O fato é que Loki, por mais atributos negativos que possa ter, nem sempre é um ser mau. Nossa mente tende a buscar dualidades, portanto, ao pensar em Loki naturalmente imaginamos como um ser designado ao mal, uma vez que Thor (ou Odin) seriam o Bem. Entretanto, a Mitologia Nórdica revela um poderoso símbolo: não existem absolutos. Tal qual o Ying e Yang chinês, aqui os Deuses não são absolutamente bons ou maus, mas contém, em si, uma parcela de cada um desses atributos primordiais.
Em verdade, Loki é um Deus fundamental para o encerramento dos ciclos na Mitologia Nórdica: o Ragnarok. Serão seus filhos que irão lutar contra os Deuses e os derrotarão, fazendo com que o mundo passe por uma transformação. Num primeiro momento essa parece uma ideia um pouco pessimista, pois o “mal” acaba vencendo o “bem”. Porém, não era assim que os antigos Nórdicos compreendiam o Ragnarok. Não se tratava de lados, mas sim do encerramento de um ciclo que, para uma cultura guerreira, se daria com a derrota em uma guerra. Assim se iniciaria um novo ciclo, com uma outra Humanidade inclusive.
Portanto, a visão de Loki como um ser maligno e mal é muito mais nossa, atual, do que da cultura Nórdica. O Deus faz apenas parte de uma dualidade existente no Universo. Quanto a isso, há uma das histórias desse Deus que mostra bem o seu papel dentro da composição do Universo para os Nórdicos.

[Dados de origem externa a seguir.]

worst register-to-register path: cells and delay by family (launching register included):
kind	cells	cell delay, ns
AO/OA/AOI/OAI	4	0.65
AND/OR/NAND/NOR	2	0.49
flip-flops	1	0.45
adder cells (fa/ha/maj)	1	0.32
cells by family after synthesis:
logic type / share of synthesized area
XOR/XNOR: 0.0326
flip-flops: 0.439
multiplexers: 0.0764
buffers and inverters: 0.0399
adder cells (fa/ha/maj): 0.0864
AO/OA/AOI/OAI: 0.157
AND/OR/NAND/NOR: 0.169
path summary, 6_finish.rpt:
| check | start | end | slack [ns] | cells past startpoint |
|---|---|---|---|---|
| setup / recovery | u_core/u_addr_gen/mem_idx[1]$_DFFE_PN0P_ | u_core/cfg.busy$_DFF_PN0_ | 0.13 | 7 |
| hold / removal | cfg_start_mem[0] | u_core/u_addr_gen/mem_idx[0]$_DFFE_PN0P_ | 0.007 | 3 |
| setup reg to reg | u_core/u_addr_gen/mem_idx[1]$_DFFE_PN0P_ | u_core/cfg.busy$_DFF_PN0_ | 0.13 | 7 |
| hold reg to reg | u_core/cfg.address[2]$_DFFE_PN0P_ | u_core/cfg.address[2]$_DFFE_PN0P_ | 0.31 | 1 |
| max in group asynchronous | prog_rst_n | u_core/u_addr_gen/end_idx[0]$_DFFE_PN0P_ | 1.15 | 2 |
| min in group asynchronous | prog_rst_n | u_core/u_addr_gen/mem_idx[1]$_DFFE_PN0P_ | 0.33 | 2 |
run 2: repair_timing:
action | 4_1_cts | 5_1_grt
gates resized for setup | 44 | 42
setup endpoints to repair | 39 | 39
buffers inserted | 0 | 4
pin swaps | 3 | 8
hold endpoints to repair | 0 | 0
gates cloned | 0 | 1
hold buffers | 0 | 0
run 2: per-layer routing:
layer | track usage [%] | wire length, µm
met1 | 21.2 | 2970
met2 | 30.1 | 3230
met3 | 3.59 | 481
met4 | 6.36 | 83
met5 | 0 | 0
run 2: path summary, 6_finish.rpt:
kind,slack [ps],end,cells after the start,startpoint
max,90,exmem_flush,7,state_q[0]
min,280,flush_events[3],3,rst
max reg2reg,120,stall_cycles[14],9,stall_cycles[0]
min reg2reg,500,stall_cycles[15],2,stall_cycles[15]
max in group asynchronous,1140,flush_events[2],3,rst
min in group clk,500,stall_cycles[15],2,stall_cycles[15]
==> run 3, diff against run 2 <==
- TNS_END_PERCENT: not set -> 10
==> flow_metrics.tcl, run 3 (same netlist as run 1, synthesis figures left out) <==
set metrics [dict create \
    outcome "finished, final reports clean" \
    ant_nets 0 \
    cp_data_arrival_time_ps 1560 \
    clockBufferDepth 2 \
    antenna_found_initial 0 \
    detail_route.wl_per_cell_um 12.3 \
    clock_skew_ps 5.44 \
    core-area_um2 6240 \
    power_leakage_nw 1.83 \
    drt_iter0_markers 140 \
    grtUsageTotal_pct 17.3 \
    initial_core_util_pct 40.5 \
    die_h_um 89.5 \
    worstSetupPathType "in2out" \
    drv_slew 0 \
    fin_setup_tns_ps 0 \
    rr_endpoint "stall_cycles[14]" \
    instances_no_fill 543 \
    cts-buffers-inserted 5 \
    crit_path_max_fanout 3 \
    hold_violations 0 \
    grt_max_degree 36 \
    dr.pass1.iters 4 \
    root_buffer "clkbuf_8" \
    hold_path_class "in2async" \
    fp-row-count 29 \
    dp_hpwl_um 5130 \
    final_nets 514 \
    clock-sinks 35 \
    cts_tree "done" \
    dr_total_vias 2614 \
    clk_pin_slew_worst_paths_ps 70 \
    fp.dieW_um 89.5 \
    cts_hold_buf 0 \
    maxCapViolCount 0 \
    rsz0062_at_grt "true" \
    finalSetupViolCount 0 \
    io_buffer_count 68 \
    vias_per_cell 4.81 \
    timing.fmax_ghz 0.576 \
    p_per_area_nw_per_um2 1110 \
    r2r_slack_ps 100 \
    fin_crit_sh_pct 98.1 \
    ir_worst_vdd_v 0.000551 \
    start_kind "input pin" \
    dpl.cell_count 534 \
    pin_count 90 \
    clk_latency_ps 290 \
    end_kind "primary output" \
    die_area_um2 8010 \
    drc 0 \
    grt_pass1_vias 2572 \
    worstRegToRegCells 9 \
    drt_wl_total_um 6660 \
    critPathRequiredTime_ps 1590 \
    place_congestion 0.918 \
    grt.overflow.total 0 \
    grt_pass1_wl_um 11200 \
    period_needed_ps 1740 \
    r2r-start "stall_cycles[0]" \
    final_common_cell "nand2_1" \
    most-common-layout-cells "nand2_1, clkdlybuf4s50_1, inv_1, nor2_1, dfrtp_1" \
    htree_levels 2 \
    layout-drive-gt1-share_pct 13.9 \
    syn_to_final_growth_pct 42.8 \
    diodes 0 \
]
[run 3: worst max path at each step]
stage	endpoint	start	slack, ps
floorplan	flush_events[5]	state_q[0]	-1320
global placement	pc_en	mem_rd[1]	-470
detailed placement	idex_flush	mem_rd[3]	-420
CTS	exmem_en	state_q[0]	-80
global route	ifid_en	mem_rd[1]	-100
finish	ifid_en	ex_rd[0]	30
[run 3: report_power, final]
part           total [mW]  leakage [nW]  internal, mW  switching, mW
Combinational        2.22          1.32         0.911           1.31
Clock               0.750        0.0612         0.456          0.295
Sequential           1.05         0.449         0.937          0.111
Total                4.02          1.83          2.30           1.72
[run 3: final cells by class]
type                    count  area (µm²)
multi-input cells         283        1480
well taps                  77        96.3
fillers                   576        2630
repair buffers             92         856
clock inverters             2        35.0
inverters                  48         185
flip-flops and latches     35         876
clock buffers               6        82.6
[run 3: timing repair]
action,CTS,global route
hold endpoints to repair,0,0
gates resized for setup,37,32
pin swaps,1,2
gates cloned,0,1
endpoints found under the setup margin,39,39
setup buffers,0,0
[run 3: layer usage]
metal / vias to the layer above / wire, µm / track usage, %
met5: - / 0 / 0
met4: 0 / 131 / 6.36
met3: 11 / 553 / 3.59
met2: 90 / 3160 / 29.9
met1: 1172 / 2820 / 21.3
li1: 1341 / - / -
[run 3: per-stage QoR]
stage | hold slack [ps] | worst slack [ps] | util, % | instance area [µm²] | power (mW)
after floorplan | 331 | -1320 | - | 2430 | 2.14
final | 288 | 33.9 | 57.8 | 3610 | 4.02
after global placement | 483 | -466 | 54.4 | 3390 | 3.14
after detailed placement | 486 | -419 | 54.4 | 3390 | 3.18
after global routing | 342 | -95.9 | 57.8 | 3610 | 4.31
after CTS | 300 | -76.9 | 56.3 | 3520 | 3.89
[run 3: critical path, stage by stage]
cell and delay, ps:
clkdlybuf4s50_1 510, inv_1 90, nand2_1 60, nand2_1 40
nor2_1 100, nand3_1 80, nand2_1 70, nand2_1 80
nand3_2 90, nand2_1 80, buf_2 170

Esse mito conta que Loki fez um pacto de sangue com Odin, tornando-se assim um irmão do Deus dos Deuses. Até então Loki não tinha esse “status” e, por mais que não fosse um Aesir, ele vivia com os Deuses que um dia combateria. Odin, que é o Deus que sabe de todas as coisas, saberia que um dia seria derrotado por um filho de Loki, o lobo Fenrir, mas isso não o impediu de conviver com o irmão de sangue.
Esse mito mostra que a relação de Odin e Loki para os Nórdicos não se tratava, necessariamente, do bem contra o mal, mas apenas de ciclos: cosmos e caos, criação e destruição. Forças da natureza que existem e fazem parte da manutenção do Universo. Portanto, não devemos compreender Loki como um Deus maligno, mas sim como uma força caótica da natureza que existe e se faz necessária.
Visto tudo isso, que possamos nos inspirar e combater o caos que há dentro de cada um de nós. Não sejamos tomados pela ira, discórdia e pelo espírito provocativo, próprio de quem busca separar. Sejamos pontes de União, Cosmos, pois só assim não cairemos nas armadilhas do Deus Loki.